Greg: all of the displays should have adjusted coordinates based on the “main” display being central, with it’s top left corner being at 0,0 in the entire virtual coordinate space. All other displays to the left and right need to end up with contiguous virtual coordinates relative to “main” regardless of scaling factors. Any/all of the displays can have a mix of what would be considered “regular” scaling factors (100% on a standard def display, 200% or 300% on a Retina/HDPI display running at “Retina” resolution like OSX, etc) plus other variations. In a 2 or 3 display system, “Main” can be any type of display at any display scaling and at any position within the arrangement. And the same is true for every display attached.

From a Xojo application standpoint: the framework should provide, and then accept back (so that the application can programmatically position the window on any of the attached displays) coordinates for the window that will move it to where it’s expected to go. In my case, I want to query Xojo about the attached displays (Xojo provides virtual coordinates), and then based on those coordinates, I want to be able to position and center a Xojo window on each of those displays (with that window being smaller than the display size). Right now that only works perfectly if either (a) the Xojo application is built with HDPI turned off, or (b) it’s built with HDPI turned on, and all attached displays have the same scaling factor. In the second case, as soon as one display has a different scaling factor, it’s broken.

“Broken” means: trying to center a window on a display that’s not “main”, and then, that window ends up either being mispositioned (partially overlaps into one of the other displays) or in some cases, it totally disappears (it’s been mis-offset so far in virtual coordinate space that it doesn’t appear on any of them).

[quote=487739:@Jürg Otter]Have you tried positioning the Window using Windows API, such as in the linked example project Monitors_v3?
If you play with the [Pos] Buttons on the bottom-right: do they work in your situation/setup?[/quote]

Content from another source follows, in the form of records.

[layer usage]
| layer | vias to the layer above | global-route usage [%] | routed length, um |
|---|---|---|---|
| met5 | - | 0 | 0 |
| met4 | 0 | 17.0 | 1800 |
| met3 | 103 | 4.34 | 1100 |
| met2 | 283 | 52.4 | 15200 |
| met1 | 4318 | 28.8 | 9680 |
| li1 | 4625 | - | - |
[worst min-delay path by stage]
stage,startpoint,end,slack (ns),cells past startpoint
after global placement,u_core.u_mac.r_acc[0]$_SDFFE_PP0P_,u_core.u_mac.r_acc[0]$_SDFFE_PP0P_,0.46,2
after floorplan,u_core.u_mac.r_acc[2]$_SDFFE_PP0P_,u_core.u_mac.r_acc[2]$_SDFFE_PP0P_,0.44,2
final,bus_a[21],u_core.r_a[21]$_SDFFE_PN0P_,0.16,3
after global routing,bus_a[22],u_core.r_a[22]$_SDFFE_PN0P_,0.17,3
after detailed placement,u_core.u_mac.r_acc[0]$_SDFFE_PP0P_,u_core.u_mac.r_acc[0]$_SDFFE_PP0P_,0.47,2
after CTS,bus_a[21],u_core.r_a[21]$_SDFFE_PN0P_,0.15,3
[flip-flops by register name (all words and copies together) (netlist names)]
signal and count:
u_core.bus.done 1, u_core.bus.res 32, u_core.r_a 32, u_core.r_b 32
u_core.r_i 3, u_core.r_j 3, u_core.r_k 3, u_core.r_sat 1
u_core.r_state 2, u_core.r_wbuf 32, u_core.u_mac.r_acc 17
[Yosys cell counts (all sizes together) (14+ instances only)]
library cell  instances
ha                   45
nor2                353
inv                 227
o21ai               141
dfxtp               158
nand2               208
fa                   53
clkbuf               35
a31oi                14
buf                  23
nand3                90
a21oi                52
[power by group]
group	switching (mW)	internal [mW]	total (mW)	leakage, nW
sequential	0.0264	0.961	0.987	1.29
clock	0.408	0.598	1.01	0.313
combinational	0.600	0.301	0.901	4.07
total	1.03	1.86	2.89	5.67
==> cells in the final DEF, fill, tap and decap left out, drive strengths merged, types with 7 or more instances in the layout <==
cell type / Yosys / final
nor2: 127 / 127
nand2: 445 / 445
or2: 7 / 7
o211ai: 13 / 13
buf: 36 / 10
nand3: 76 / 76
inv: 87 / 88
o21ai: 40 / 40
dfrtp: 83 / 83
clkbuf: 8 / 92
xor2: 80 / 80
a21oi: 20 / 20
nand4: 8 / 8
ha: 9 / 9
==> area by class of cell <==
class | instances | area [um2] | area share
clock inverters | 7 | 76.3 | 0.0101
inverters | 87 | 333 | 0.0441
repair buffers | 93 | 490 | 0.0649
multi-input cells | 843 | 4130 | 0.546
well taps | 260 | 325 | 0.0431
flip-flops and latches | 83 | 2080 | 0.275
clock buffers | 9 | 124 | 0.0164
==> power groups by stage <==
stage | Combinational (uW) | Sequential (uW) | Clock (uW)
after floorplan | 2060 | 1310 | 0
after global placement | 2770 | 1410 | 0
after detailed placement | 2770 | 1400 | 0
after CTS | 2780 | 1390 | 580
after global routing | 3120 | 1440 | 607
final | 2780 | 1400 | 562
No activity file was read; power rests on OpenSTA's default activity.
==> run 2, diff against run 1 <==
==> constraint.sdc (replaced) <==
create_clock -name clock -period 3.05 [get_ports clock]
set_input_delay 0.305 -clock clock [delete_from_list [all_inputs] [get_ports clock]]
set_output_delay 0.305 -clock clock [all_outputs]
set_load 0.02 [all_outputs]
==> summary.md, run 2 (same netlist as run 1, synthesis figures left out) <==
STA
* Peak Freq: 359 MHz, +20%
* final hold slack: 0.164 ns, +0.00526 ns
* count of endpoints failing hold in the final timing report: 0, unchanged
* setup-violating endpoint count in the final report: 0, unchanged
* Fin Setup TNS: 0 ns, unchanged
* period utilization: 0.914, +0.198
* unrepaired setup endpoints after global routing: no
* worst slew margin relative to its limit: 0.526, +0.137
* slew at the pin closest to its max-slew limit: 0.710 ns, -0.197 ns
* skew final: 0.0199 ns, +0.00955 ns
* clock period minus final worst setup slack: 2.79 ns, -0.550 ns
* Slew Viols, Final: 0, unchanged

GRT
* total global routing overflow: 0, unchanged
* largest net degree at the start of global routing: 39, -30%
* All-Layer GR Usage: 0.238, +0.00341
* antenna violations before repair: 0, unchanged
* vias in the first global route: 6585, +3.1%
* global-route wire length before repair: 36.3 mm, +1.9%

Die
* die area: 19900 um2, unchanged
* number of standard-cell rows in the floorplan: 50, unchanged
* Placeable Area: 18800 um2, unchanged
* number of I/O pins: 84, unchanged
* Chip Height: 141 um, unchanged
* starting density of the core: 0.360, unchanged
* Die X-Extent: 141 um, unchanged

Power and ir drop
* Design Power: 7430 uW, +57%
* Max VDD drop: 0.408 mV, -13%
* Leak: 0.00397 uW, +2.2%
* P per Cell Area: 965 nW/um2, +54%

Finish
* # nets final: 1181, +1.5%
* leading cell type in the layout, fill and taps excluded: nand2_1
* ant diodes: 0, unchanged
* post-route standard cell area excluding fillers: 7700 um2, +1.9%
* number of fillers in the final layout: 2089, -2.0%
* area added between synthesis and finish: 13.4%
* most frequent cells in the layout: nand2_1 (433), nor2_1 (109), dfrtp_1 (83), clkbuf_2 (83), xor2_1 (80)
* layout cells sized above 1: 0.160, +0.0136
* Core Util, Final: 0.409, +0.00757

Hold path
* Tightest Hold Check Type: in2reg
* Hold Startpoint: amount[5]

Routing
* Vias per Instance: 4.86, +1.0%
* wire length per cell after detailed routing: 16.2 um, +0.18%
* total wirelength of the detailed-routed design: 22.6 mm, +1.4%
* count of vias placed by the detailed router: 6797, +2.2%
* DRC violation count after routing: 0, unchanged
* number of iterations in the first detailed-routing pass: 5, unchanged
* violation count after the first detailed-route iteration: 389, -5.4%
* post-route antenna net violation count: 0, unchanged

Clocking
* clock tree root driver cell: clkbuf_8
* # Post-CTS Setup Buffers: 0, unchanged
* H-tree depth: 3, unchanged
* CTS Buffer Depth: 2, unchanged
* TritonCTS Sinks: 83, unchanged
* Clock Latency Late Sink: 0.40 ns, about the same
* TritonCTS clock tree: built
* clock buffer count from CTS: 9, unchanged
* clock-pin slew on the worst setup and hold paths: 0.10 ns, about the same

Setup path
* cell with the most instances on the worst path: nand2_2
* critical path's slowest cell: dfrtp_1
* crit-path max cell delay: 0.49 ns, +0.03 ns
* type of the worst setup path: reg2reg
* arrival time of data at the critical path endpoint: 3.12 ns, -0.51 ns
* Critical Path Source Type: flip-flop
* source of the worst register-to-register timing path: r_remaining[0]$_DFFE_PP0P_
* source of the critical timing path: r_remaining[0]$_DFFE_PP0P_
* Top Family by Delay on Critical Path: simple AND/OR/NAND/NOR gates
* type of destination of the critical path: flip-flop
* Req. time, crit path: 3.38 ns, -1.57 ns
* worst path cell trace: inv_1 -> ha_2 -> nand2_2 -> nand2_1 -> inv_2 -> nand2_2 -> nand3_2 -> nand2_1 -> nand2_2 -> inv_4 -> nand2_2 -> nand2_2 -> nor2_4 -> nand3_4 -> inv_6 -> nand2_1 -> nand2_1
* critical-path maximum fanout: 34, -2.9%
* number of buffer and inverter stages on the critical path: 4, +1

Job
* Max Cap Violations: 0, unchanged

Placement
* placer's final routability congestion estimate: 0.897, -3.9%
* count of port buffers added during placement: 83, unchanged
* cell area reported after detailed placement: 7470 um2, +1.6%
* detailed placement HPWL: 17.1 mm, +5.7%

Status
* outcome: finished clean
[config.mk]
export PLATFORM = sky130hd
export DESIGN_NAME = serial_add
export DESIGN_NICKNAME = d
export VERILOG_FILES = /design/src/rtl/serial_add.sv
export SDC_FILE = /design/constraint.sdc
export NUM_CORES = 1
export LEC_CHECK = 0
export BUFFER_PORTS_ARGS = -buffer_cell sky130_fd_sc_hd__buf_2
export CORE_MARGIN = 8
export CORE_UTILIZATION = 40
export CTS_CLUSTER_DIAMETER = 100
export DETAILED_ROUTE_END_ITERATION = 6
export GPL_TIMING_DRIVEN = 0
export SYNTH_ARGS = -nofsm -noshare
export SYNTH_HDL_FRONTEND = slang
export SYNTH_SLANG_ARGS = --single-unit
[constraint.sdc]
create_clock -name clk -period 1.6 [get_ports clk]
set_input_delay 0.08 -clock clk [delete_from_list [all_inputs] [get_ports clk]]
set_output_delay 0.08 -clock clk [all_outputs]
set_load 0.05 [all_outputs]
## src/rtl/mem_port_arbiter.sv

```systemverilog
// mem_port_arbiter: shares one main-memory word port between c0 (icache) and c1 (dcache)
// Ports:
//   clk, rst                         clock, asynchronous active-low reset
//   cN_rden/cN_wren                  level requests held until cN_ack (N = 0, 1)
//   cN_address/cN_din                request word address and write data
//   cN_ack/cN_q                      one-cycle completion pulse and read data (held until next read ack)
//   mrden/mwren/maddress/mdout       one-cycle memory strobes with address/data
//   mq                               memory read data, valid MEM_LATENCY cycles after the strobe
//   busy/grant                       transaction in flight and its owner (0 = c0, 1 = c1)
// Build option: define ARB_FIXED_PRIO_EN for fixed priority (c1 wins ties); default is round-robin.
module mem_port_arbiter #(
    parameter int MEM_WIDTH   = 32,
    parameter int ADDR_WIDTH  = 16,
    parameter int MEM_LATENCY = 2
) (
    input  logic                  clk,
    input  logic                  rst,
    input  logic                  c0_rden,
    input  logic                  c0_wren,
    input  logic [ADDR_WIDTH-1:0] c0_address,
    input  logic [MEM_WIDTH-1:0]  c0_din,
    output logic                  c0_ack,
    output logic [MEM_WIDTH-1:0]  c0_q,
    input  logic                  c1_rden,
    input  logic                  c1_wren,
    input  logic [ADDR_WIDTH-1:0] c1_address,
    input  logic [MEM_WIDTH-1:0]  c1_din,
    output logic                  c1_ack,
    output logic [MEM_WIDTH-1:0]  c1_q,
    output logic                  mrden,
    output logic                  mwren,
    output logic [ADDR_WIDTH-1:0] maddress,
    output logic [MEM_WIDTH-1:0]  mdout,
    input  logic [MEM_WIDTH-1:0]  mq,
    output logic                  busy,
    output logic                  grant
);
    localparam logic [1:0] IDLE  = 2'd0;
    localparam logic [1:0] ISSUE = 2'd1;
    localparam logic [1:0] WAIT  = 2'd2;
    localparam logic [1:0] DONE  = 2'd3;
    localparam logic [3:0] CNT_INIT = 4'(MEM_LATENCY);

    logic [1:0]            state_q, state_d;
    logic                  own_q, own_d;
    logic                  wr_q, wr_d;
    logic [3:0]            cnt_q, cnt_d;
    logic                  c0_ack_q, c0_ack_d, c1_ack_q, c1_ack_d;
    logic [MEM_WIDTH-1:0]  c0_data_q, c0_data_d, c1_data_q, c1_data_d;
    logic                  mrden_q, mrden_d, mwren_q, mwren_d;
    logic [ADDR_WIDTH-1:0] maddr_q, maddr_d;
    logic [MEM_WIDTH-1:0]  mdout_q, mdout_d;
    logic                  busy_q, busy_d, grant_q, grant_d;
    logic                  c0_req, c1_req, win, win_wr;

    assign c0_req = c0_rden | c0_wren;
    assign c1_req = c1_rden | c1_wren;
`ifdef ARB_FIXED_PRIO_EN
    assign win = c1_req;
`else
    logic rr_q, rr_d;
    // rr_q names the port favoured on a tie; it only matters when both request
    assign win = (c0_req & c1_req) ? rr_q : c1_req;
`endif
    // write wins when a port raises both rden and wren
    assign win_wr = win ? c1_wren : c0_wren;

    always_comb begin
        state_d   = state_q;
        own_d     = own_q;
        wr_d      = wr_q;
        cnt_d     = cnt_q;
        c0_ack_d  = 1'b0;
        c1_ack_d  = 1'b0;
        c0_data_d = c0_data_q;
        c1_data_d = c1_data_q;
        mrden_d   = 1'b0;
        mwren_d   = 1'b0;
        maddr_d   = maddr_q;
        mdout_d   = mdout_q;
        busy_d    = busy_q;
        grant_d   = grant_q;
`ifndef ARB_FIXED_PRIO_EN
        rr_d      = rr_q;
`endif
        case (state_q)
            IDLE: begin
                if (c0_req | c1_req) begin
                    state_d = ISSUE;
                    own_d   = win;
                    wr_d    = win_wr;
                    mrden_d = ~win_wr;
                    mwren_d = win_wr;
                    maddr_d = win ? c1_address : c0_address;
                    mdout_d = win_wr ? (win ? c1_din : c0_din) : '0;
                    busy_d  = 1'b1;
                    grant_d = win;
`ifndef ARB_FIXED_PRIO_EN
                    rr_d    = ~win;
`endif
                end
            end
            ISSUE: begin
                state_d = WAIT;
                cnt_d   = CNT_INIT;
            end
            WAIT: begin
                cnt_d = cnt_q - 4'd1;
                // last wait cycle: mq is valid now, so ack and data land together in DONE
                if (cnt_q == 4'd1) begin
                    state_d   = DONE;
                    c0_ack_d  = ~own_q;
                    c1_ack_d  = own_q;
                    c0_data_d = (!wr_q && !own_q) ? mq : c0_data_q;
                    c1_data_d = (!wr_q && own_q) ? mq : c1_data_q;
                end
            end
            default: begin
                state_d = IDLE;
                busy_d  = 1'b0;
            end
        endcase
    end

    always_ff @(posedge clk or negedge rst) begin
        if (!rst) begin
            state_q   <= IDLE;
            own_q     <= 1'b0;
            wr_q      <= 1'b0;
            cnt_q     <= '0;
            c0_ack_q  <= 1'b0;
            c1_ack_q  <= 1'b0;
            c0_data_q <= '0;
            c1_data_q <= '0;
            mrden_q   <= 1'b0;
            mwren_q   <= 1'b0;
            maddr_q   <= '0;
            mdout_q   <= '0;
            busy_q    <= 1'b0;
            grant_q   <= 1'b0;
`ifndef ARB_FIXED_PRIO_EN
            rr_q      <= 1'b0;
`endif
        end else begin
            state_q   <= state_d;
            own_q     <= own_d;
            wr_q      <= wr_d;
            cnt_q     <= cnt_d;
            c0_ack_q  <= c0_ack_d;
            c1_ack_q  <= c1_ack_d;
            c0_data_q <= c0_data_d;
            c1_data_q <= c1_data_d;
            mrden_q   <= mrden_d;
            mwren_q   <= mwren_d;
            maddr_q   <= maddr_d;
            mdout_q   <= mdout_d;
            busy_q    <= busy_d;
            grant_q   <= grant_d;
`ifndef ARB_FIXED_PRIO_EN
            rr_q      <= rr_d;
`endif
        end
    end

    assign c0_ack   = c0_ack_q;
    assign c1_ack   = c1_ack_q;
    assign c0_q     = c0_data_q;
    assign c1_q     = c1_data_q;
    assign mrden    = mrden_q;
    assign mwren    = mwren_q;
    assign maddress = maddr_q;
    assign mdout    = mdout_q;
    assign busy     = busy_q;
    assign grant    = grant_q;
endmodule

```

## config.mk

```make
export PLATFORM = sky130hd
export DESIGN_NAME = mem_port_arbiter
export DESIGN_NICKNAME = d
export VERILOG_FILES = /design/src/rtl/mem_port_arbiter.sv
export SDC_FILE = /design/constraint.sdc
export NUM_CORES = 1
export LEC_CHECK = 0
export CAP_MARGIN = 20
export CORE_ASPECT_RATIO = 1.1
export CORE_UTILIZATION = 30
export DETAILED_ROUTE_END_ITERATION = 12
export SYNTH_ARGS = -nofsm -noshare
export SYNTH_HDL_FRONTEND = slang
export SYNTH_SLANG_ARGS = --single-unit
```

## constraint.sdc

```tcl
create_clock -name clk -period 2.4 [get_ports clk]
set_input_delay 0.24 -clock clk [delete_from_list [all_inputs] [get_ports clk]]
set_output_delay 0.24 -clock clk [all_outputs]
set_load 0.005 [all_outputs]
```

==> flow_summary.html <==
<table>
<tr><th>Metric</th><th>Value</th></tr>
<tr><th colspan="2">Final layout</th></tr>
<tr><td>Post-layout nets</td><td>slightly above 800</td></tr>
<tr><td>Antenna cell count</td><td>0</td></tr>
<tr><td>Layout cells sized above 1</td><td>16.2%</td></tr>
<tr><td>Area growth from synthesis to layout</td><td>61.4%</td></tr>
<tr><th colspan="2">Logic synthesis</th></tr>
<tr><td>Synth cell types</td><td>35</td></tr>
<tr><td>Flip-flop cell with the highest count after synthesis</td><td>sky130_fd_sc_hd__dfrtp_1</td></tr>
<tr><td>Share of cell area taken by muxes after synthesis</td><td>between 20% and 30%</td></tr>
<tr><td>Ranking of synthesized cells by instance count</td><td>sky130_fd_sc_hd__dfrtp_1, sky130_fd_sc_hd__nand2_1, sky130_fd_sc_hd__mux2_2, sky130_fd_sc_hd__mux2i_1, sky130_fd_sc_hd__o21ai_0</td></tr>
<tr><td>Combinational family with the most area after synthesis</td><td>multiplexers</td></tr>
<tr><td>Area share of and/or/nand/nor cells after synthesis</td><td>~6.7%</td></tr>
<tr><td>Post-synthesis sequential element count</td><td>126</td></tr>
<tr><td>Yosys warning total</td><td>0</td></tr>
<tr><td>Adder and majority gate portion of the synthesized area</td><td>0.920%</td></tr>
<tr><td>Share of synthesized registers carrying an async set or reset</td><td>100%</td></tr>
<tr><td>Cell accounting for the most synthesized area</td><td>sky130_fd_sc_hd__dfrtp_1</td></tr>
<tr><td>Most numerous cell in the Yosys netlist</td><td>sky130_fd_sc_hd__dfrtp_1</td></tr>
<tr><td>Area share of the largest cell type after synthesis</td><td>about 58%</td></tr>
<tr><td>Number of cells produced by synthesis</td><td>between 400 and 500</td></tr>
<tr><td>Main area contributors after synthesis</td><td>sky130_fd_sc_hd__dfrtp_1, sky130_fd_sc_hd__mux2_4, sky130_fd_sc_hd__mux2_2</td></tr>
<tr><td>Number of enable-type register cells in the synthesized netlist</td><td>0</td></tr>
<tr><td>Average footprint of a synthesized cell</td><td>13.0 µm²</td></tr>
<tr><td>Share of the yosys chip area belonging to registers</td><td>58.0%</td></tr>
<tr><td>Post-synthesis share of cell area spent on xor and xnor gates</td><td>0%</td></tr>
<tr><td>Post-synthesis net count</td><td>~560</td></tr>
<tr><td>Compound-gate portion of the synthesized area</td><td>8.23%</td></tr>
<tr><td>Mapped Area</td><td>5440 µm²</td></tr>
<tr><th colspan="2">Floorplanning</th></tr>
<tr><td>Area of the die</td><td>~19000 µm²</td></tr>
<tr><td>Effective utilization at floorplan</td><td>a little under a third</td></tr>
<tr><td>Floorplan die height</td><td>approximately 140 µm</td></tr>
<tr><td>Core area</td><td>between 15000 and 20000 µm²</td></tr>
<tr><td>Ports placed on the boundary</td><td>252</td></tr>
<tr><td>Chip width</td><td>roughly 130 µm</td></tr>
<tr><td>Floorplan row count</td><td>51</td></tr>
<tr><th colspan="2">Hold path</th></tr>
<tr><td>Endpoint with the worst hold slack</td><td>maddress[8]</td></tr>
<tr><td>Hold Crit Class</td><td>in -&gt; reg</td></tr>
<tr><td>Launch instance of the worst min-delay path</td><td>c0_address[8]</td></tr>
<tr><td>Min-Delay Path Depth</td><td>3</td></tr>
<tr><th colspan="2">STA</th></tr>
<tr><td>Final setup viols</td><td>0</td></tr>
<tr><td>Number of hold-slack violations in the final timing report</td><td>0</td></tr>
<tr><td>Max-slew violation total from the final report</td><td>0</td></tr>
<tr><td>Post-route setup slack</td><td>0.421 ns</td></tr>
<tr><td>Worst rel slew slack</td><td>between 50% and 60%</td></tr>
<tr><td>Max Freq</td><td>505 MHz</td></tr>
<tr><td>Tmin final</td><td>1.98 ns</td></tr>
<tr><td>Setup clock skew after layout</td><td>0.0129 ns</td></tr>
<tr><td>Unrepaired setup endpoints after global routing</td><td>no</td></tr>
<tr><td>Post-route setup TNS</td><td>0 ns</td></tr>
<tr><td>Ratio of final minimum period to clock period</td><td>82.4%</td></tr>
<tr><td>Tightest Pin Transition</td><td>0.683 ns</td></tr>
<tr><th colspan="2">Power</th></tr>
<tr><td>Cell area power density</td><td>~1200 nW/µm²</td></tr>
<tr><td>Worst VDD drop</td><td>0.000469 V</td></tr>
<tr><td>Leakage power figure</td><td>3.98 nW</td></tr>
<tr><th colspan="2">Drt</th></tr>
<tr><td>Starting DRC count in detailed routing</td><td>164</td></tr>
<tr><td>Routed met3 length</td><td>around 1.4 mm</td></tr>
<tr><td>Sum of met2 wire segment lengths after detailed routing</td><td>7.11 mm</td></tr>
<tr><td>Antenna viol nets, final</td><td>0</td></tr>
<tr><td>Via-to-Cell Ratio</td><td>around 4.5</td></tr>
<tr><td>Routed via count</td><td>about 4100</td></tr>
<tr><td>Detailed-route wire length on metal 1</td><td>6.10 mm</td></tr>
<tr><td>Total iterations of the first detailed-routing run</td><td>4</td></tr>
<tr><td>Residual DRC</td><td>0</td></tr>
<tr><td>Routed wire length</td><td>~15 mm</td></tr>
<tr><td>Highest metal layer with signal wires</td><td>met4</td></tr>
<tr><td>Wire length per cell</td><td>around 16 µm</td></tr>
<tr><th colspan="2">Critical path</th></tr>
<tr><td>Setup crit end kind</td><td>register</td></tr>
<tr><td>Slack of the worst reg-to-reg path</td><td>0.42 ns</td></tr>
<tr><td>Standard cell with the maximum stage delay on the critical path</td><td>sky130_fd_sc_hd__dfrtp_1</td></tr>
<tr><td>WS Path Type</td><td>reg -&gt; reg</td></tr>
<tr><td>Worst r2r src</td><td>cnt_q[1]</td></tr>
<tr><td>Category of the worst setup path launch point</td><td>register</td></tr>
<tr><td>Sequence of cells on the critical path</td><td>inv_1, ha_1, nor3b_2, nand2_1, nor3_4, buf_12, mux2_2</td></tr>
<tr><td>Path depth of the worst reg2reg path</td><td>7</td></tr>
<tr><td>Crit path arrival time</td><td>about 2.3 ns</td></tr>
<tr><td>Highest cell delay on the worst timing path</td><td>about 0.4 ns</td></tr>
<tr><td>FF-to-FF End</td><td>c0_q[20]</td></tr>
<tr><td>Peak fanout along the critical path</td><td>32</td></tr>
<tr><td>Worst EP required</td><td>~2.7 ns</td></tr>
<tr><th colspan="2">Global route</th></tr>
<tr><td>First-pass GRT wire length</td><td>approximately 23 mm</td></tr>
<tr><td>Vias in the first global route</td><td>4230</td></tr>
<tr><td>Global-route congestion overflow total</td><td>0</td></tr>
<tr><td>Total routing usage reported by global routing</td><td>approximately 16%</td></tr>
<tr><td>Initial antenna violation count</td><td>0</td></tr>
<tr><td>Largest net degree at the start of global routing</td><td>about 130</td></tr>
<tr><th colspan="2">Placement</th></tr>
<tr><td>Input/output buffers</td><td>~250</td></tr>
<tr><td>Worst slack at placement</td><td>0.306 ns</td></tr>
<tr><td>Detailed placer's ending HPWL</td><td>roughly 11 mm</td></tr>
<tr><td>Placer Congestion</td><td>about 0.74</td></tr>
<tr><th colspan="2">CTS</th></tr>
<tr><td>Clock edge transition at the registers on the reported setup and hold paths</td><td>around 0.050 ns</td></tr>
<tr><td>Post-CTS setup buffers</td><td>0</td></tr>
<tr><td>Number of buffers between clock root and the deepest sink</td><td>2</td></tr>
<tr><td>Total clock buffers created by CTS</td><td>17</td></tr>
<tr><td>H-tree depth</td><td>4</td></tr>
<tr><td># clock sinks</td><td>around 130</td></tr>
<tr><td>Clock tree from TritonCTS</td><td>done</td></tr>
<tr><td>Worst-skew pair later-pin latency</td><td>between 0.4 and 0.5 ns</td></tr>
<tr><td>Clock root buffer</td><td>sky130_fd_sc_hd__clkbuf_16</td></tr>
<tr><th colspan="2">Status</th></tr>
<tr><td>Run status</td><td>finished clean</td></tr>
<tr><th colspan="2">Run</th></tr>
<tr><td>Max-cap violations</td><td>0</td></tr>
</table>
## placed cells by master (no fill, tap or decap), types with 2 or more instances in the layout
cell type                         instances
sky130_fd_sc_hd__ha_1                     4
sky130_fd_sc_hd__buf_4                    5
sky130_fd_sc_hd__mux2_1                   2
sky130_fd_sc_hd__o22a_1                   3
sky130_fd_sc_hd__dfrtp_1                126
sky130_fd_sc_hd__clkinvlp_4               2
sky130_fd_sc_hd__clkbuf_16               17
sky130_fd_sc_hd__mux2_2                  33
sky130_fd_sc_hd__bufinv_16                3
sky130_fd_sc_hd__o21ai_1                  6
sky130_fd_sc_hd__inv_6                    2
sky130_fd_sc_hd__mux2i_1                 33
sky130_fd_sc_hd__a32oi_1                 17
sky130_fd_sc_hd__nor2_1                   5
sky130_fd_sc_hd__nand2_1                 70
sky130_fd_sc_hd__mux2_4                  30
sky130_fd_sc_hd__clkinv_4                 3
sky130_fd_sc_hd__clkinv_2                 3
sky130_fd_sc_hd__inv_1                    9
sky130_fd_sc_hd__buf_12                   4
sky130_fd_sc_hd__clkdlybuf4s50_1        250
sky130_fd_sc_hd__o21ai_0                 32
sky130_fd_sc_hd__a21oi_1                  3
## metal layers
layer	global-route usage (%)	vias to the layer above
met5	0	-
met4	5.44	0
met3	6.71	19
met2	26.4	175
met1	18.8	1987
li1	-	1963
## cells by family (layout without fill, tap and decap cells)
kind of cell | Yosys count | in the layout
and+or+nand+nor | 84 | 84
adders and majority gates | 4 | 4
buffers and inverters | 39 | 300
AOI/OAI and AO/OA | 68 | 68
DFF | 126 | 126
muxes | 98 | 98
## metrics by stage
stage	hold slack (ns)	cell area [µm²]	instances	util [%]	total power, mW
floorplan	-0.0556	5440	419	-	5.24
global placement	0.401	8170	886	46.0	7.57
detailed placement	0.414	8170	886	46.0	7.69
CTS	0.403	8780	918	49.5	10.4
global route	0.418	8780	918	49.5	10.9
finish	0.428	8780	918	49.5	10.2
## worst max-delay path, delay by kind of cell (launching register included)
kind	cells	cell delay [ns]
AND/OR/NAND/NOR	3	0.62
buffers and inverters	2	0.33
adder cells (fa/ha/maj)	1	0.14
multiplexers	1	0.36
flip-flops	1	0.40
## what timing repair did
action,CTS,global route
hold endpoints to repair,126,0
setup endpoints to repair,0,0
hold buffers,1,0
gates resized for setup,0,0
## worst max path at each step
stage	start	end	cells past startpoint
floorplan	state_q[0]	c0_q[10]	7
global placement	c0_rden	maddress[3]	5
detailed placement	c0_rden	maddress[0]	5
CTS	cnt_q[1]	c0_q[20]	7
global route	cnt_q[1]	c0_q[16]	7
finish	cnt_q[1]	c0_q[20]	7
## sequential cells by signal (all words and copies together) (netlist names)
signal,cells
mdout,32
grant,1
rr_q,1
c0_q,32
busy,1
state_q,2
c1_ack,1
maddress,16
c1_q,32
mwren,1
mrden,1
cnt_q,4
wr_q,1
c0_ack,1
## area by class of cell
class                      count  area (µm²)
inverter                       9        33.8
sequential                   126        3150
clock buffer                  18         439
multi-input combinational    254        2060
fill                        1593        8960
timing repair buffer         260        2630
clock inverter                13         164
tap                          238         298
## power breakdown
part | total [mW] | switching (mW) | internal (mW)
combinational | 4.05 | 1.55 | 2.50
sequential | 3.54 | 0.524 | 3.01
clock | 2.60 | 0.941 | 1.66
Power figures use the tool's default switching activity.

Jürg: Many thanks for your sample program. I will look at it this weekend.

It seems to me this should be a fundamental capability of a Windows-based system. I am surprised such a critical weakness has persisted for so long. Is this something XOJO is working on?

[quote=487739:@Jürg Otter]Have you tried positioning the Window using Windows API, such as in the linked example project Monitors_v3?
If you play with the [Pos] Buttons on the bottom-right: do they work in your situation/setup?[/quote]

Jürg: I worked your code into my app, and now it works perfectly !!!

Thank you so much for you help. Not having the Windows programming background, I never would have figured this out on my own.

Cheers!

Alex

[quote=487739:@Jürg Otter]Have you tried positioning the Window using Windows API, such as in the linked example project ?
If you play with the [Pos] Buttons on the bottom-right: do they work in your situation/setup?[/quote]

fwiw: I tend to empty my Dropbox every now and then… so the links above will fail sooner or later.

Since this example seems to be helpful to others, I have moved the example project: Monitors to here: Xojo - some pieces 4u.